Joshua Ben-hananja

Joshua ben-Hananja, one of the most honored masters in Israel, flourished in the second century of the Christian era. He was a mechanic by trade, and earned his livelihood by continuing to work at his trade even when teacher of the Rabbinical school at Bekiin, wither he had removed from Jerusalem after its downfall.

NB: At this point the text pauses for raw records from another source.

[src/rtl/verinject_ff_burst_injector.sv]
// Flip-flop fault injector: XORs a burst mask onto one register output
// for one cycle, a held count of cycles, or until the next write.
module verinject_ff_burst_injector
  import verinject_pkg::*;
#(
  parameter  int          LEFT    = 0,
  parameter  int          RIGHT   = 0,
  parameter  int unsigned P_START = 0,
  parameter  int          BURST   = 1,
  parameter  int          HOLD_W  = 8,
  localparam int          W       = vj_width(LEFT, RIGHT)
) (
  input  logic                  clock,
  input  logic                  reset_n,
  input  logic                  do_write,
  input  logic [LEFT:RIGHT]     unmodified,
  output logic [LEFT:RIGHT]     modified,
  input  logic [VJ_STATE_W-1:0] verinject__injector_state,
  input  logic [1:0]            inject_mode,
  input  logic [HOLD_W-1:0]     hold_cycles,
  output logic                  active,
  output logic [15:0]           inject_count
);

  logic [0:0]            fsm_q, fsm_d;
  logic [1:0]            mode_q, mode_d;
  logic [W-1:0]          mask_q, mask_d;
  logic [HOLD_W-1:0]     hold_q, hold_d;
  logic [VJ_STATE_W-1:0] last_q;
  logic [15:0]           cnt_q, cnt_d;

  logic [VJ_STATE_W:0]   st_x, lo_x, hi_x;
  logic [VJ_STATE_W-1:0] offset;
  logic                  in_win;
  logic                  trigger;
  logic [W-1:0]          mask_new;
  logic [HOLD_W-1:0]     hold_load;

  // 33-bit window so a P_START near the top cannot wrap to zero
  assign st_x   = {1'b0, verinject__injector_state};
  assign lo_x   = (VJ_STATE_W+1)'(P_START);
  assign hi_x   = lo_x + (VJ_STATE_W+1)'(W);
  assign in_win = (st_x >= lo_x) && (st_x < hi_x);
  assign offset = verinject__injector_state - VJ_STATE_W'(P_START);

  verinject_burst_mask_gen #(
    .LEFT  (LEFT),
    .RIGHT (RIGHT),
    .BURST (BURST)
  ) u_mask (
    .offset_i    (offset),
    .in_window_i (in_win),
    .mask_o      (mask_new)
  );

  assign trigger = (inject_mode != VJ_MODE_OFF)
                && in_win
                && (verinject__injector_state != last_q)
                && (fsm_q == VJ_ST_IDLE);

  always_comb begin
    hold_load = HOLD_W'(1);
    if (inject_mode == VJ_MODE_HOLD && hold_cycles != '0)
      hold_load = hold_cycles;
  end

  always_comb begin
    fsm_d  = fsm_q;
    mode_d = mode_q;
    mask_d = mask_q;
    hold_d = hold_q;
    cnt_d  = cnt_q;
    unique case (1'b1)
      (fsm_q == VJ_ST_IDLE): begin
        mask_d = '0;
        if (trigger) begin
          fsm_d  = VJ_ST_ACTIVE;
          mode_d = inject_mode;
          mask_d = mask_new;
          hold_d = hold_load;
          if (cnt_q != 16'hFFFF)
            cnt_d = cnt_q + 16'd1;
        end
      end
      (fsm_q == VJ_ST_ACTIVE): begin
        if (mode_q == VJ_MODE_STICKY) begin
          if (do_write) begin
            fsm_d  = VJ_ST_IDLE;
            mask_d = '0;
          end
        end else begin
          hold_d = hold_q - HOLD_W'(1);
          if (hold_q <= HOLD_W'(1)) begin
            fsm_d  = VJ_ST_IDLE;
            mask_d = '0;
            hold_d = '0;
          end
        end
      end
      default: begin
        fsm_d  = VJ_ST_IDLE;
        mask_d = '0;
      end
    endcase
  end

  always_ff @(posedge clock or negedge reset_n) begin
    if (!reset_n) begin
      fsm_q  <= VJ_ST_IDLE;
      mode_q <= VJ_MODE_OFF;
      mask_q <= '0;
      hold_q <= '0;
      last_q <= '1;
      cnt_q  <= '0;
    end else begin
      fsm_q  <= fsm_d;
      mode_q <= mode_d;
      mask_q <= mask_d;
      hold_q <= hold_d;
      last_q <= verinject__injector_state;
      cnt_q  <= cnt_d;
    end
  end

  assign modified     = unmodified ^ mask_q;
  assign active       = (fsm_q == VJ_ST_ACTIVE);
  assign inject_count = cnt_q;

endmodule

[config.mk]
export PLATFORM = sky130hd
export DESIGN_NAME = verinject_ff_burst_injector
export DESIGN_NICKNAME = d
export VERILOG_FILES = /design/src/rtl/verinject_pkg.sv /design/src/rtl/verinject_burst_mask_gen.sv /design/src/rtl/verinject_ff_burst_injector.sv
export SDC_FILE = /design/constraint.sdc
export NUM_CORES = 1
export LEC_CHECK = 0
export ABC_CLOCK_PERIOD_IN_PS = 2200
export CELL_PAD_IN_SITES_DETAIL_PLACEMENT = 1
export CELL_PAD_IN_SITES_GLOBAL_PLACEMENT = 1
export CORE_MARGIN = 5
export CORE_UTILIZATION = 36
export DETAILED_ROUTE_END_ITERATION = 8
export PLACE_DENSITY = 0.85
export SLEW_MARGIN = 20
export SYNTH_ARGS = -nofsm -noshare
export SYNTH_HDL_FRONTEND = slang
export SYNTH_SLANG_ARGS = --single-unit
export TNS_END_PERCENT = 30
[constraint.sdc]
create_clock -name clock -period 2.2 [get_ports clock]
set_input_delay 0.33 -clock clock [delete_from_list [all_inputs] [get_ports clock]]
set_output_delay 0.33 -clock clock [all_outputs]
set_load 0.005 [all_outputs]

He was a disciple of the celebrated Rabbi ben-Zachai, and did honor to his master as a teacher in Israel. His controversies with Gamaliel and Eliezer ben-Hyrcanos, which are celebrated in the Mishna and the Talmud, evince that he was a very formidable antagonist on account of the force of his reasoning powers and the pungency of his wit. In after life Joshua went with Gamaliel and Akiba to Rome, to plead with Trajan on behalf of his oppressed countrymen, and was received by the emperor with unusual courtesy and respect. It is even reported (though not on any certain authority) that Trajan's daughter, the princess Imra, honored the Jewish Rabbi with her friendship; and that on one occasion, looking at the homely garb in which so much wisdom was encased, she said to him, "Thou art the beauty of wisdom in an abject dress." "good wine." Joshua complacently replied, "is not kept in gold or silver vases, but in vessels of earthenware." When we consider that about this time Judaism numbered many proselytes among the patrician ladies of Rome, to whose aching hearts the herd of old and disreputable deities presented no ground of comfort or hope at all comparable with that afforded by the Hebrew's purer worship — the worship of the one true God — we need not hesitate to credit the truth of this story, and the belief of some that Imra even was a Jewish convert. It is also related that Trajan, in a bantering way, begged the old Rabbi to show him his God, whom he had affirmed to be every where present. After some conversation, Trajan still adhering to his demand to see the God of the Hebrews, Joshua said, "Well, let us first look at one of his ambassadors;" and, taking the emperor into the open air, he desired him to gaze at the sun in his full meridian power. "I cannot," replied Trajan; "the light dazzles me." "Canst thou, then," said the Rabbi, "expect to behold the glory of the Creator, when thou art unable to endure the light of one of his creatures?" In such anecdotes attributed to Joshua ben-Hananja the Talmud abounds, and it is evident that in his day Joshua figured as the most able of all the Rabbins. See Etheridge, Introd. to Jewish Lit. p. 61; Grätz, Gesch. der Juden, 4, 56 sq. (J.H.W.)